Read on to find out….
Perhaps there’s a good reason why drugs like marijuana are called dope. Now that you know what dopamine is, isn’t dope appropriate slang for illicit drugs from which addicts derive pleasure, even though they can potentially be harmful? Instead of activating dopamine with drugs, you can increase levels of the neurotransmitter in a much more healthy way.
The best foods for increasing dopamine levels are spinach, avocados, salmon, eggs, apples, and nuts. Now, is eating a handful of almonds going to light up your brain’s reward center in the same way as ice cream? Perhaps if you’re nuts for nuts, but for most people, probably not. But there is one more food on the dopamine-friendly list that you might be happy to indulge in: chocolate.
Now, before you go splurging on the Hershey’s there is a catch. It can’t be just any kind of chocolate to be healthy. It has to be dark chocolate, with at least 70% cacao. The more sugar, a chocolate bar has, the less cacao it has. (Cacao comes from the raw pod from which chocolate is derived.)
There’s another neurotransmitter that’s similar to dopamine that you may have heard of: serotonin.

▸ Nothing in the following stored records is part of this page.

File: src/rtl/amo_alu.sv
module amo_alu
    import amo_pkg::*;
#(
    parameter int DW = 32
) (
    input  logic [3:0]    op_i,
    input  logic [DW-1:0] old_i,
    input  logic [DW-1:0] opnd_i,
    output logic [DW-1:0] new_o
);
    logic lt_s;
    logic lt_u;

    always_comb begin
        lt_s = $signed(old_i) < $signed(opnd_i);
        lt_u = old_i < opnd_i;
        unique case (op_i)
            OP_ADD:  new_o = old_i + opnd_i;
            OP_AND:  new_o = old_i & opnd_i;
            OP_OR:   new_o = old_i | opnd_i;
            OP_XOR:  new_o = old_i ^ opnd_i;
            OP_MIN:  new_o = lt_s ? old_i : opnd_i;
            OP_MAX:  new_o = lt_s ? opnd_i : old_i;
            OP_MINU: new_o = lt_u ? old_i : opnd_i;
            OP_MAXU: new_o = lt_u ? opnd_i : old_i;
            default: new_o = opnd_i;
        endcase
    end
endmodule
`src/rtl/wdt_pkg.sv`:
```
package wdt_pkg;
  localparam int unsigned WDT_SYNC_DEFAULT = 2;

  typedef enum logic [1:0] {
    WD_IDLE    = 2'd0,
    WD_COUNT   = 2'd1,
    WD_EXPIRED = 2'd2
  } wd_state_e;
endpackage

```
`src/rtl/wdt_sync.sv`:
```
module wdt_sync #(
  parameter int unsigned STAGES = 2
) (
  input  logic clk,
  input  logic rst_n,
  input  logic din,
  output logic dout
);
  logic [STAGES-1:0] chain_q;

  always_ff @(posedge clk or negedge rst_n) begin
    if (!rst_n) chain_q[0] <= 1'b0;
    else        chain_q[0] <= din;
  end

  for (genvar g = 1; g < STAGES; g++) begin : g_stage
    always_ff @(posedge clk or negedge rst_n) begin
      if (!rst_n) chain_q[g] <= 1'b0;
      else        chain_q[g] <= chain_q[g-1];
    end
  end

  assign dout = chain_q[STAGES-1];
endmodule

```
`src/rtl/wdt_edge.sv`:
```
module wdt_edge (
  input  logic clk,
  input  logic rst_n,
  input  logic level,
  output logic toggled
);
  logic prev_q;

  always_ff @(posedge clk or negedge rst_n) begin
    if (!rst_n) prev_q <= 1'b0;
    else        prev_q <= level;
  end

  // either direction counts as activity
  assign toggled = level ^ prev_q;
endmodule

```
`src/rtl/wdt_timer.sv`:
```
module wdt_timer
  import wdt_pkg::*;
#(
  parameter int unsigned TIMEOUT_CYC = 5,
  localparam int unsigned CW = (TIMEOUT_CYC > 2) ? $clog2(TIMEOUT_CYC) : 1
) (
  input  logic          clk,
  input  logic          rst_n,
  input  logic          idle,
  input  logic          clear,
  output logic          expired,
  output logic [CW-1:0] count
);
  localparam logic [CW-1:0] LAST = CW'(TIMEOUT_CYC - 1);

  wd_state_e    state_q;
  logic [CW-1:0] cnt_q;

  always_ff @(posedge clk or negedge rst_n) begin
    if (!rst_n) begin
      state_q <= WD_COUNT;
      cnt_q   <= '0;
    end else if (idle) begin
      state_q <= WD_IDLE;
      cnt_q   <= '0;
    end else if (clear) begin
      state_q <= WD_COUNT;
      cnt_q   <= '0;
    end else begin
      unique case (state_q)
        WD_IDLE: begin
          // leaving idle restarts the window
          state_q <= WD_COUNT;
          cnt_q   <= '0;
        end
        WD_COUNT: begin
          if (cnt_q == LAST) state_q <= WD_EXPIRED;
          else               cnt_q   <= cnt_q + 1'b1;
        end
        WD_EXPIRED: state_q <= WD_EXPIRED;
        default: begin
          state_q <= WD_COUNT;
          cnt_q   <= '0;
        end
      endcase
    end
  end

  assign expired = (state_q == WD_EXPIRED);
  assign count   = cnt_q;
endmodule

```
`src/rtl/wdt_edge_watchdog.sv`:
```
module wdt_edge_watchdog
  import wdt_pkg::*;
#(
  parameter int unsigned CLK_HZ      = 50_000_000,
  parameter int unsigned TIMEOUT_CYC = CLK_HZ / 10 * 16,
  parameter int unsigned SYNC_STAGES = WDT_SYNC_DEFAULT,
  localparam int unsigned CW = (TIMEOUT_CYC > 2) ? $clog2(TIMEOUT_CYC) : 1
) (
  input  logic clk,
  input  logic rst_n,
  input  logic wdi,
  input  logic wdi_float,
  input  logic supply_ok,
  input  logic sys_rst,
  output logic wdo_n
);
  if (TIMEOUT_CYC < 2) begin : g_bad_timeout
    $error("TIMEOUT_CYC must be at least 2");
  end
  if (SYNC_STAGES < 2) begin : g_bad_sync
    $error("SYNC_STAGES must be at least 2");
  end

  logic          wdi_sync;
  logic          edge_pulse;
  logic          expired;
  logic [CW-1:0] tmr_count;

  wdt_sync #(.STAGES(SYNC_STAGES)) i_sync (
    .clk  (clk),
    .rst_n(rst_n),
    .din  (wdi),
    .dout (wdi_sync)
  );

  wdt_edge i_edge (
    .clk    (clk),
    .rst_n  (rst_n),
    .level  (wdi_sync),
    .toggled(edge_pulse)
  );

  wdt_timer #(.TIMEOUT_CYC(TIMEOUT_CYC)) i_timer (
    .clk    (clk),
    .rst_n  (rst_n),
    .idle   (wdi_float),
    .clear  (sys_rst | edge_pulse),
    .expired(expired),
    .count  (tmr_count)
  );

  // supply loss forces low; recovery releases without delay
  assign wdo_n = supply_ok & ~expired;
endmodule

```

And there’s one particular food that’s popular on the busiest travel holiday of the year that’s best known for activating serotonin. Can you guess what it is? That’s right, it’s turkey. Turkey doesn’t actually contain serotonin. In fact, no food contains serotonin. Rather, certain foods like turkey contain the amino acid, tryptophan, which converts into serotonin. Is serotonin the reason you blissfully pass out on the couch after Thanksgiving dinner? Probably not. The main culprit is eating too much. However, turkey definitely plays a big part in making you feel more relaxed on Thanksgiving. Other serotonin-boosting foods include seeds, especially pumpkin and sunflower, as well as peas, mushrooms and soy.
There’s another important transmitter that you should know about. This one helps you feel calm and relaxed. It’s called GABA. People who have depression and anxiety have low levels of this chemical messenger. Whole grains, legumes (lentils, beans), berries, citrus fruits and fish are some of the best GABA-boosting foods.
As you can see, there’s no junk food on this list. The best foods for your neurotransmitters are the same ones that contribute to health in many other ways. If you feel happy after eating a Happy Meal, realize that the good feeling is a false friend. Eventually, the health consequences of eating fast food and highly-processed packaged junk will rob you of real vitality and joy. Eat real, whole foods 85-90 percent of the time, and you’ll enjoy longer-lasting, happier and more stable moods.